Radyo Kahilwayan (DYIS)
- Santa Barbara; Philippines;
- Broadcast area: Iloilo, parts of Guimaras
- Frequency: 106.7 MHz
- Branding: Radyo Kahilwayan 106.7

Programming
- Languages: Hiligaynon, Filipino
- Format: News, Public Affairs, Talk, Government Radio
- Affiliations: Presidential Broadcast Service

Ownership
- Owner: Municipal Government of Santa Barbara

History
- First air date: 2002
- Former names: ISCOF Radio (2002-2015); Radyo Ugyon (2015-2018);
- Call sign meaning: Iloilo State College of Fisheries (former owner)

Technical information
- Licensing authority: NTC
- Power: 5 kW

= DYIS =

Radyo Kahilwayan 106.7 (DYIS 106.7 MHz) is an FM station in the Philippines owned and operated by the Municipal Government of Santa Barbara.
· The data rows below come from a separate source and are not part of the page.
<file path="config.mk">
export PLATFORM = sky130hd
export DESIGN_NAME = gray_seq_ctrl
export DESIGN_NICKNAME = d
export VERILOG_FILES = /design/src/rtl/gray_seq_pkg.sv /design/src/rtl/gray_step_counter.sv /design/src/rtl/gray_seq_ctrl.sv
export SDC_FILE = /design/constraint.sdc
export NUM_CORES = 1
export LEC_CHECK = 0
export ABC_AREA = 0
export CAP_MARGIN = 40
export CELL_PAD_IN_SITES_DETAIL_PLACEMENT = 0
export CELL_PAD_IN_SITES_GLOBAL_PLACEMENT = 1
export CORE_MARGIN = 8
export CORE_UTILIZATION = 46
export CTS_BUF_LIST = sky130_fd_sc_hd__clkbuf_4
export DETAILED_ROUTE_END_ITERATION = 16
export GPL_ROUTABILITY_DRIVEN = 0
export PLACE_DENSITY_LB_ADDON = 0.15
export SYNTH_ARGS = -nofsm -noshare
export SYNTH_HDL_FRONTEND = slang
export SYNTH_SLANG_ARGS = --single-unit
</file>
<file path="constraint.sdc">
create_clock -name clk -period 2.8 [get_ports clk]
set_input_delay 0.56 -clock clk [delete_from_list [all_inputs] [get_ports clk]]
set_output_delay 0.56 -clock clk [all_outputs]
set_load 0.05 [all_outputs]
</file>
Its studios and transmitter are located along Merlo St., Santa Barbara, Iloilo.

==History==
The station was established in 2002 as ISCOF Radio, a college radio station of Iloilo State College of Fisheries. In 2016, it partnered with the Municipal Government of Santa Barbara & rebranded as Radyo Ugyon. In December 2019, the government of Santa Barbara took over the station's operations & rebranded it as Radyo Kahilwayan. It is currently an affiliate of the Presidential Broadcast Service.